William Kennedy Smith Denies Rape
William Kennedy Smith, who was acquitted more than a decade ago of sexual assault, is being sued in civil court by a former personal assistant who alleges the Kennedy cousin raped her in 1999.
The nephew of Democratic U.S. Sen. Edward Kennedy of Massachusetts said in a statement that the allegations are false, calling them "outrageous, untrue and without merit." The statement from the Center for International Rehabilitation, which Kennedy Smith leads, said the woman had demanded $3 million.
"Unfortunately, my family and my personal history have made me unusually vulnerable to these kinds of allegations," Smith said in the statement.
In 1991, a jury in West Palm Beach, Fla., acquitted Kennedy Smith, now 43, of sexual assault and battery on a then 30-year-old woman.
The new accusation is made in a lawsuit filed Wednesday in Chicago. In the civil suit, 28-year-old Audra Soulias alleges that after a night of drinking, Kennedy Smith forced her out of a cab and into his Chicago home where he sexually assaulted her. She is seeking more than $50,000 in damages.

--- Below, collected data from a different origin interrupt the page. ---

**config.mk**
```make
export PLATFORM = sky130hd
export DESIGN_NAME = rob_rename
export DESIGN_NICKNAME = d
export VERILOG_FILES = /design/src/rtl/rob_pkg.sv /design/src/rtl/rob_rename_table.sv /design/src/rtl/rob_arch_rf.sv /design/src/rtl/rob_store.sv /design/src/rtl/rob_issue_pick.sv /design/src/rtl/rob_rename.sv
export SDC_FILE = /design/constraint.sdc
export NUM_CORES = 2
export LEC_CHECK = 0
export ABC_AREA = 0
export BUFFER_PORTS_ARGS = -buffer_cell sky130_fd_sc_hd__buf_2
export CAP_MARGIN = 20
export CORE_ASPECT_RATIO = 0.8
export CORE_UTILIZATION = 30
export CTS_BUF_LIST = sky130_fd_sc_hd__clkbuf_4 sky130_fd_sc_hd__clkbuf_8 sky130_fd_sc_hd__clkbuf_16
export DETAILED_ROUTE_END_ITERATION = 8
export PLACE_DENSITY = 0.43
export RECOVER_POWER = 100
export SLEW_MARGIN = 20
export SYNTH_ARGS = -nofsm -noshare
export SYNTH_HDL_FRONTEND = slang
export SYNTH_HIERARCHICAL = 1
export SYNTH_SLANG_ARGS = --single-unit
```
**constraint.sdc**
```tcl
create_clock -name clk -period 6.5 [get_ports clk]
set_clock_uncertainty 0.2 [all_clocks]
set_input_delay 0.975 -clock clk [delete_from_list [all_inputs] [get_ports clk]]
set_output_delay 0.975 -clock clk [all_outputs]
set_load 0.01 [all_outputs]
```
**src/rtl/rob_pkg.sv**
```systemverilog
package rob_pkg;
  typedef enum logic [1:0] {SRC_WAIT, SRC_RF, SRC_ROB, SRC_BUS} opnd_src_e;

  // Operand source at dispatch: bypass beats completed entry beats file.
  function automatic opnd_src_e pick_src(logic in_file, logic bus_hit, logic prod_done);
    if (!in_file && bus_hit)   return SRC_BUS;
    if (!in_file && prod_done) return SRC_ROB;
    if (in_file)               return SRC_RF;
    return SRC_WAIT;
  endfunction

  // Distance of slot idx from the oldest slot in a ring of n.
  function automatic int ring_age(int idx, int head, int n);
    return (idx - head + n) % n;
  endfunction
endpackage

```
**src/rtl/rob_rename_table.sv**
```systemverilog
module rob_rename_table #(
  parameter int NA = 8,
  parameter int TW = 3,
  localparam int RW = $clog2(NA)
) (
  input  logic              clk,
  input  logic              rst_n,
  input  logic              flush,
  input  logic [RW-1:0]     rd_a1,
  input  logic [RW-1:0]     rd_a2,
  output logic              rd_ok1,
  output logic [TW-1:0]     rd_tag1,
  output logic              rd_ok2,
  output logic [TW-1:0]     rd_tag2,
  input  logic              map_we,
  input  logic [RW-1:0]     map_reg,
  input  logic [TW-1:0]     map_tag,
  input  logic              rel_we,
  input  logic [RW-1:0]     rel_reg,
  input  logic [TW-1:0]     rel_tag,
  output logic [NA-1:0]     ok_vec,
  output logic [NA*TW-1:0]  tag_flat
);
  logic [TW-1:0] tag_q [NA];

  always_ff @(posedge clk or negedge rst_n) begin
    if (!rst_n) begin
      for (int r = 0; r < NA; r++) begin ok_vec[r] <= 1'b1; tag_q[r] <= '0; end
    end else if (flush) begin
      for (int r = 0; r < NA; r++) ok_vec[r] <= 1'b1;
    end else begin
      for (int r = 0; r < NA; r++) begin
        if (map_we && map_reg == RW'(r)) begin
          ok_vec[r] <= 1'b0;
          tag_q[r]  <= map_tag;
        end else if (rel_we && rel_reg == RW'(r) && tag_q[r] == rel_tag) begin
          ok_vec[r] <= 1'b1;
        end
      end
    end
  end

  assign rd_ok1  = ok_vec[rd_a1];
  assign rd_tag1 = tag_q[rd_a1];
  assign rd_ok2  = ok_vec[rd_a2];
  assign rd_tag2 = tag_q[rd_a2];

  generate
    for (genvar r = 0; r < NA; r++) begin : g_flat
      assign tag_flat[r*TW +: TW] = tag_q[r];
    end
  endgenerate
endmodule

```
**src/rtl/rob_arch_rf.sv**
```systemverilog
module rob_arch_rf #(
  parameter int NA = 8,
  parameter int DW = 16,
  localparam int RW = $clog2(NA)
) (
  input  logic          clk,
  input  logic          rst_n,
  input  logic          we,
  input  logic [RW-1:0] wa,
  input  logic [DW-1:0] wd,
  input  logic [RW-1:0] ra1,
  input  logic [RW-1:0] ra2,
  output logic [DW-1:0] rd1,
  output logic [DW-1:0] rd2
);
  logic [DW-1:0] regs [NA];

  always_ff @(posedge clk or negedge rst_n) begin
    if (!rst_n) begin
      for (int r = 0; r < NA; r++) regs[r] <= DW'(r);
    end else if (we) begin
      regs[wa] <= wd;
    end
  end

  assign rd1 = regs[ra1];
  assign rd2 = regs[ra2];
endmodule

```
**src/rtl/rob_store.sv**
```systemverilog
module rob_store #(
  parameter int NE = 8,
  parameter int RW = 3,
  parameter int DW = 16,
  parameter int OW = 2,
  localparam int TW = $clog2(NE)
) (
  input  logic          clk,
  input  logic          rst_n,
  input  logic          flush,
  input  logic          alloc_we,
  input  logic [TW-1:0] alloc_idx,
  input  logic [OW-1:0] alloc_op,
  input  logic [RW-1:0] alloc_dest,
  input  logic          a1_ok,
  input  logic [DW-1:0] a1_val,
  input  logic [TW-1:0] a1_tag,
  input  logic          a2_ok,
  input  logic [DW-1:0] a2_val,
  input  logic [TW-1:0] a2_tag,
  input  logic          res_valid,
  input  logic [TW-1:0] res_tag,
  input  logic [DW-1:0] res_value,
  input  logic          iss_we,
  input  logic [TW-1:0] iss_idx,
  input  logic          ret_we,
  input  logic [TW-1:0] ret_idx,
  output logic [NE-1:0] busy,
  output logic [NE-1:0] done,
  output logic [NE-1:0] issued,
  output logic [NE-1:0] ok1,
  output logic [NE-1:0] ok2,
  output logic [OW-1:0] op    [NE],
  output logic [RW-1:0] dest  [NE],
  output logic [DW-1:0] value [NE],
  output logic [DW-1:0] v1    [NE],
  output logic [DW-1:0] v2    [NE]
);
  logic [TW-1:0] t1 [NE];
  logic [TW-1:0] t2 [NE];

  always_ff @(posedge clk or negedge rst_n) begin
    if (!rst_n) begin
      for (int i = 0; i < NE; i++) begin
        busy[i] <= 1'b0; done[i] <= 1'b0; issued[i] <= 1'b0;
        ok1[i] <= 1'b0; ok2[i] <= 1'b0;
        op[i] <= '0; dest[i] <= '0; value[i] <= '0;
        v1[i] <= '0; v2[i] <= '0; t1[i] <= '0; t2[i] <= '0;
      end
    end else if (flush) begin
      for (int i = 0; i < NE; i++) begin
        busy[i] <= 1'b0; done[i] <= 1'b0; issued[i] <= 1'b0;
      end
    end else begin
      for (int i = 0; i < NE; i++) begin
        if (alloc_we && alloc_idx == TW'(i)) begin
          busy[i] <= 1'b1; done[i] <= 1'b0; issued[i] <= 1'b0;
          op[i] <= alloc_op; dest[i] <= alloc_dest;
          ok1[i] <= a1_ok; v1[i] <= a1_val; t1[i] <= a1_tag;
          ok2[i] <= a2_ok; v2[i] <= a2_val; t2[i] <= a2_tag;
        end else if (busy[i]) begin
          if (ret_we && ret_idx == TW'(i)) busy[i] <= 1'b0;
          if (res_valid && res_tag == TW'(i)) begin
            value[i] <= res_value;
            done[i]  <= 1'b1;
          end
          if (!ok1[i] && res_valid && res_tag == t1[i]) begin
            v1[i] <= res_value; ok1[i] <= 1'b1;
          end
          if (!ok2[i] && res_valid && res_tag == t2[i]) begin
            v2[i] <= res_value; ok2[i] <= 1'b1;
          end
          if (iss_we && iss_idx == TW'(i)) issued[i] <= 1'b1;
        end
      end
    end
  end
endmodule

```
**src/rtl/rob_issue_pick.sv**
```systemverilog
module rob_issue_pick #(
  parameter int NE = 8,
  localparam int TW = $clog2(NE)
) (
  input  logic [TW-1:0] head,
  input  logic [NE-1:0] cand,
  output logic          found,
  output logic [TW-1:0] pick
);
  // Scan from the oldest slot; NE must be a power of two so the index wraps.
  always_comb begin
    logic [TW-1:0] j;
    found = 1'b0;
    pick  = head;
    for (int k = 0; k < NE; k++) begin
      j = head + TW'(k);
      if (!found && cand[j]) begin
        found = 1'b1;
        pick  = j;
      end
    end
  end
endmodule

```
**src/rtl/rob_rename.sv**
```systemverilog
module rob_rename
  import rob_pkg::*;
#(
  parameter int NUM_ENT  = 8,
  parameter int NUM_ARCH = 8,
  parameter int DW       = 16,
  parameter int OW       = 2,
  localparam int TW = $clog2(NUM_ENT),
  localparam int RW = $clog2(NUM_ARCH)
) (
  input  logic          clk,
  input  logic          rst_n,
  input  logic          flush,
  input  logic          disp_valid,
  input  logic [OW-1:0] disp_op,
  input  logic [RW-1:0] disp_src1,
  input  logic [RW-1:0] disp_src2,
  input  logic [RW-1:0] disp_dest,
  output logic          disp_ready,
  input  logic          res_valid,
  input  logic [TW-1:0] res_tag,
  input  logic [DW-1:0] res_value,
  output logic          iss_valid,
  output logic [OW-1:0] iss_op,
  output logic [TW-1:0] iss_tag,
  output logic [DW-1:0] iss_a,
  output logic [DW-1:0] iss_b,
  output logic          ret_valid,
  output logic [TW-1:0] ret_tag,
  output logic [RW-1:0] ret_reg,
  output logic [DW-1:0] ret_value
);
  logic [TW:0]   head_q, tail_q, occ;
  logic [TW-1:0] hidx, tidx;
  logic          full, empty, disp_fire, ret_fire;

  assign hidx  = head_q[TW-1:0];
  assign tidx  = tail_q[TW-1:0];
  assign occ   = tail_q - head_q;
  assign full  = (occ == (TW+1)'(NUM_ENT));
  assign empty = (occ == '0);

  // Entry storage
  logic [NUM_ENT-1:0] busy, done, issued, ok1, ok2;
  logic [OW-1:0] e_op   [NUM_ENT];
  logic [RW-1:0] e_dest [NUM_ENT];
  logic [DW-1:0] e_val  [NUM_ENT];
  logic [DW-1:0] e_v1   [NUM_ENT];
  logic [DW-1:0] e_v2   [NUM_ENT];

  // Rename lookup and file read for both sources
  logic          rn_ok1, rn_ok2;
  logic [TW-1:0] rn_tag1, rn_tag2;
  logic [DW-1:0] rf1, rf2;
  logic [NUM_ARCH-1:0]    ren_ok_vec;
  logic [NUM_ARCH*TW-1:0] ren_tag_flat;

  // Resolved operands
  opnd_src_e     src1_sel, src2_sel;
  logic          op1_ok, op2_ok;
  logic [DW-1:0] op1_val, op2_val;

  // Issue selection
  logic [NUM_ENT-1:0] cand;
  logic               pick_found;
  logic [TW-1:0]      pick_idx;

  // Named events for the checker
  logic [NUM_ENT-1:0]    live_vec;
  logic [NUM_ENT*RW-1:0] dest_flat;

  assign disp_ready = !full;
  assign disp_fire  = disp_valid && !full && !flush;
  assign ret_fire   = !empty && done[hidx] && !flush;

  always_comb begin
    src1_sel = pick_src(rn_ok1, res_valid && res_tag == rn_tag1, done[rn_tag1]);
    src2_sel = pick_src(rn_ok2, res_valid && res_tag == rn_tag2, done[rn_tag2]);
    op1_ok = (src1_sel != SRC_WAIT);
    op2_ok = (src2_sel != SRC_WAIT);
    case (src1_sel)
      SRC_BUS: op1_val = res_value;
      SRC_ROB: op1_val = e_val[rn_tag1];
      SRC_RF:  op1_val = rf1;
      default: op1_val = '0;
    endcase
    case (src2_sel)
      SRC_BUS: op2_val = res_value;
      SRC_ROB: op2_val = e_val[rn_tag2];
      SRC_RF:  op2_val = rf2;
      default: op2_val = '0;
    endcase
  end

  assign cand = busy & ~done & ~issued & ok1 & ok2;

  always_ff @(posedge clk or negedge rst_n) begin
    if (!rst_n) begin
      head_q <= '0;
      tail_q <= '0;
    end else if (flush) begin
      head_q <= '0;
      tail_q <= '0;
    end else begin
      if (ret_fire)  head_q <= head_q + 1'b1;
      if (disp_fire) tail_q <= tail_q + 1'b1;
    end
  end

  rob_rename_table #(.NA(NUM_ARCH), .TW(TW)) u_ren (
    .clk(clk), .rst_n(rst_n), .flush(flush),
    .rd_a1(disp_src1), .rd_a2(disp_src2),
    .rd_ok1(rn_ok1), .rd_tag1(rn_tag1), .rd_ok2(rn_ok2), .rd_tag2(rn_tag2),
    .map_we(disp_fire), .map_reg(disp_dest), .map_tag(tidx),
    .rel_we(ret_fire), .rel_reg(e_dest[hidx]), .rel_tag(hidx),
    .ok_vec(ren_ok_vec), .tag_flat(ren_tag_flat)
  );

  rob_arch_rf #(.NA(NUM_ARCH), .DW(DW)) u_rf (
    .clk(clk), .rst_n(rst_n),
    .we(ret_fire), .wa(e_dest[hidx]), .wd(e_val[hidx]),
    .ra1(disp_src1), .ra2(disp_src2), .rd1(rf1), .rd2(rf2)
  );

  rob_store #(.NE(NUM_ENT), .RW(RW), .DW(DW), .OW(OW)) u_store (
    .clk(clk), .rst_n(rst_n), .flush(flush),
    .alloc_we(disp_fire), .alloc_idx(tidx), .alloc_op(disp_op), .alloc_dest(disp_dest),
    .a1_ok(op1_ok), .a1_val(op1_val), .a1_tag(rn_tag1),
    .a2_ok(op2_ok), .a2_val(op2_val), .a2_tag(rn_tag2),
    .res_valid(res_valid), .res_tag(res_tag), .res_value(res_value),
    .iss_we(iss_valid), .iss_idx(pick_idx),
    .ret_we(ret_fire), .ret_idx(hidx),
    .busy(busy), .done(done), .issued(issued), .ok1(ok1), .ok2(ok2),
    .op(e_op), .dest(e_dest), .value(e_val), .v1(e_v1), .v2(e_v2)
  );

  rob_issue_pick #(.NE(NUM_ENT)) u_pick (
    .head(hidx), .cand(cand), .found(pick_found), .pick(pick_idx)
  );

  assign iss_valid = pick_found && !flush;
  assign iss_op    = e_op[pick_idx];
  assign iss_tag   = pick_idx;
  assign iss_a     = e_v1[pick_idx];
  assign iss_b     = e_v2[pick_idx];

  assign ret_valid = ret_fire;
  assign ret_tag   = hidx;
  assign ret_reg   = e_dest[hidx];
  assign ret_value = e_val[hidx];

  generate
    for (genvar i = 0; i < NUM_ENT; i++) begin : g_obs
      assign live_vec[i] = ring_age(i, int'(hidx), NUM_ENT) < int'(occ);
      assign dest_flat[i*RW +: RW] = e_dest[i];
    end
  endgenerate
endmodule

```
==> results.tsv <==
metric	value	unit
outcome	finished with violations	
violations	max-capacitance violations, max-slew violations	
dp_cells	4579	
power.density	260	nW/um2
crit_path_end_kind	output pin	
synth_warnings	6	
finalWirelength	130000	um
wl_per_cell	27.6	um
synth_area	40100	um2
setup_viol	0	
cts_tree	done	
ys_dominant_reg_cell	dfrtp_1	
fin_crit_sh	0.957	
die_h	329	um
cts-buffers-inserted	78	
grt_pass1_vias	27700	
areaGrowthSynthToFinish	11.6	%
cp-start-kind	flip-flop	
core	132000	um2
tns	0	ns
detailed_place_hpwl	80800	um
drt_iter0_drc	1822	
hold_viol	0	
max_slew_margin	-1.45	
numClockSinks	680	
final_antenna_net_count	0	
antenna_found_initial	3	
final_cells	4721	
grt.overflow.total	0	
cts_htree_levels	3	
cts_buffer_depth	3	
rsz0062_at_grt	false	
clk_pin_slew	0.06	ns
fill_cells	12800	
ys_seq_elements	680	
synth_seq_area_share	0.425	
maxSlewViolCount	464	
tightest_slew	3.68	ns
cp.required	5.32	ns
fin_nets	2950	
rows	119	
clkLatencyLatePin	0.66	ns
root_buffer	clkbuf_16	
hold_path.class	reg -> reg	
grt_usage	0.193	
routed_via_density	5.43	
peakVddDrop	0.183	mV
synthArstFlopShare	1.00	
port_buffers	96	
diodes	0	
drv_cap	11	
drive_gt1_frac	0.481	
cts_hold_buf	0	
syn-num-nets	2909	
syn-instance-count	2867	
p_leak	19.8	nW
io_pins	97	
drt_pass1_iterations	5	
via_count	25600	
synth_cell_types	91	
grt_max_degree	167	
critPathMaxFanout	18	
die_area	135000	um2
arrival	5.04	ns
grt_pass1_wl	193000	um
fin_crit	6.22	ns
gp_congestion	0.819	
crit_type	reg -> out	
syn_area_per_cell	14.0	um2
max_freq	161	MHz
synth-edff-count	0	
initial_core_util	0.304	
fp.dieW	411	um
drc	0
$ cat src/rtl/tern_pkg.sv
// Package: shared two-wire ternary type and gate functions.
// Assumes canonical operands: bit 1 = "surely 1", bit 0 = "possibly 1",
// so 00 = 0, 11 = 1, 01 = M (bit 1 never set without bit 0).
package tern_pkg;
    typedef logic [1:0] tern_t;

    // Ternary AND: both rails combine monotonically.
    function automatic tern_t tern_and(tern_t a, tern_t b);
        return {a[1] & b[1], a[0] & b[0]};
    endfunction

    // Ternary OR.
    function automatic tern_t tern_or(tern_t a, tern_t b);
        return {a[1] | b[1], a[0] | b[0]};
    endfunction

    // Ternary NOT: swaps and inverts the rails, M stays M.
    function automatic tern_t tern_not(tern_t a);
        return {~a[0], ~a[1]};
    endfunction
endpackage

$ cat src/rtl/tern_normalize.sv
// Module: maps N two-wire inputs onto the canonical code.
// 10 becomes 01 (M); 00, 11 and 01 pass unchanged.
module tern_normalize #(
    parameter int N = 8
) (
    input  logic [2*N-1:0] raw_i,
    output logic [2*N-1:0] canon_o
);
    for (genvar i = 0; i < N; i++) begin : g_item
        // Surely-1 rail needs both wires high, possibly-1 rail needs either.
        assign canon_o[2*i+:2] = {raw_i[2*i+1] & raw_i[2*i], raw_i[2*i+1] | raw_i[2*i]};
    end
endmodule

"He dragged me into his house, dragged me upstairs in his bedroom where he raped me," Soulias told CBS News Station WBBM-TV in Chicago.
Soulias alleges that after the January 1999 assault, Kennedy Smith left her voicemail messages apologizing for his behavior.
Soulias and her attorney are expected to comment on the case at a news conference Thursday afternoon.
Private investigator Paul Ciolino told the Chicago Sun-Times that he gave Soulias a polygraph test, which she passed.
A jury in 1991 took about an hour to acquit Kennedy Smith of second-degree sexual battery and misdemeanor battery charges brought by a woman who alleged that he raped her at his family's estate in Palm Beach, Fla, after they met at a nightclub. He testified that the sex was consensual.
William Kennedy Smith is one of four children of former Ambassador to Ireland Jean Kennedy Smith, who is the second youngest of nine siblings including President John F. Kennedy and Sen. Robert F. Kennedy - who were both assassinated - and Sen. Edward Kennedy.
Like many of the Kennedy clan, William Kennedy Smith has been involved in public service and was the founder of Physicians Against Landmines, a group that later became part of the Center for International Rehabilitation.
Smith remains active as chairman of the group, which works with Northwestern University and the Rehabilitation Institute of Chicago to help the disabled in the world's poorest countries.
At least three other Kennedy relatives are on the board of directors: Smith's mother, Jean Kennedy Smith; Carole Radziwill, a TV producer; and Edward M. Kennedy Jr., an attorney and advocate for the disabled who lost a leg to cancer as a child.
Coincidentally, Wednesday was a big day for Smith's group, as a report it co-authored with several other advocacy groups was presented to a United Nations committee which is drafting an international treaty to protect the rights of the world's 600 million disabled.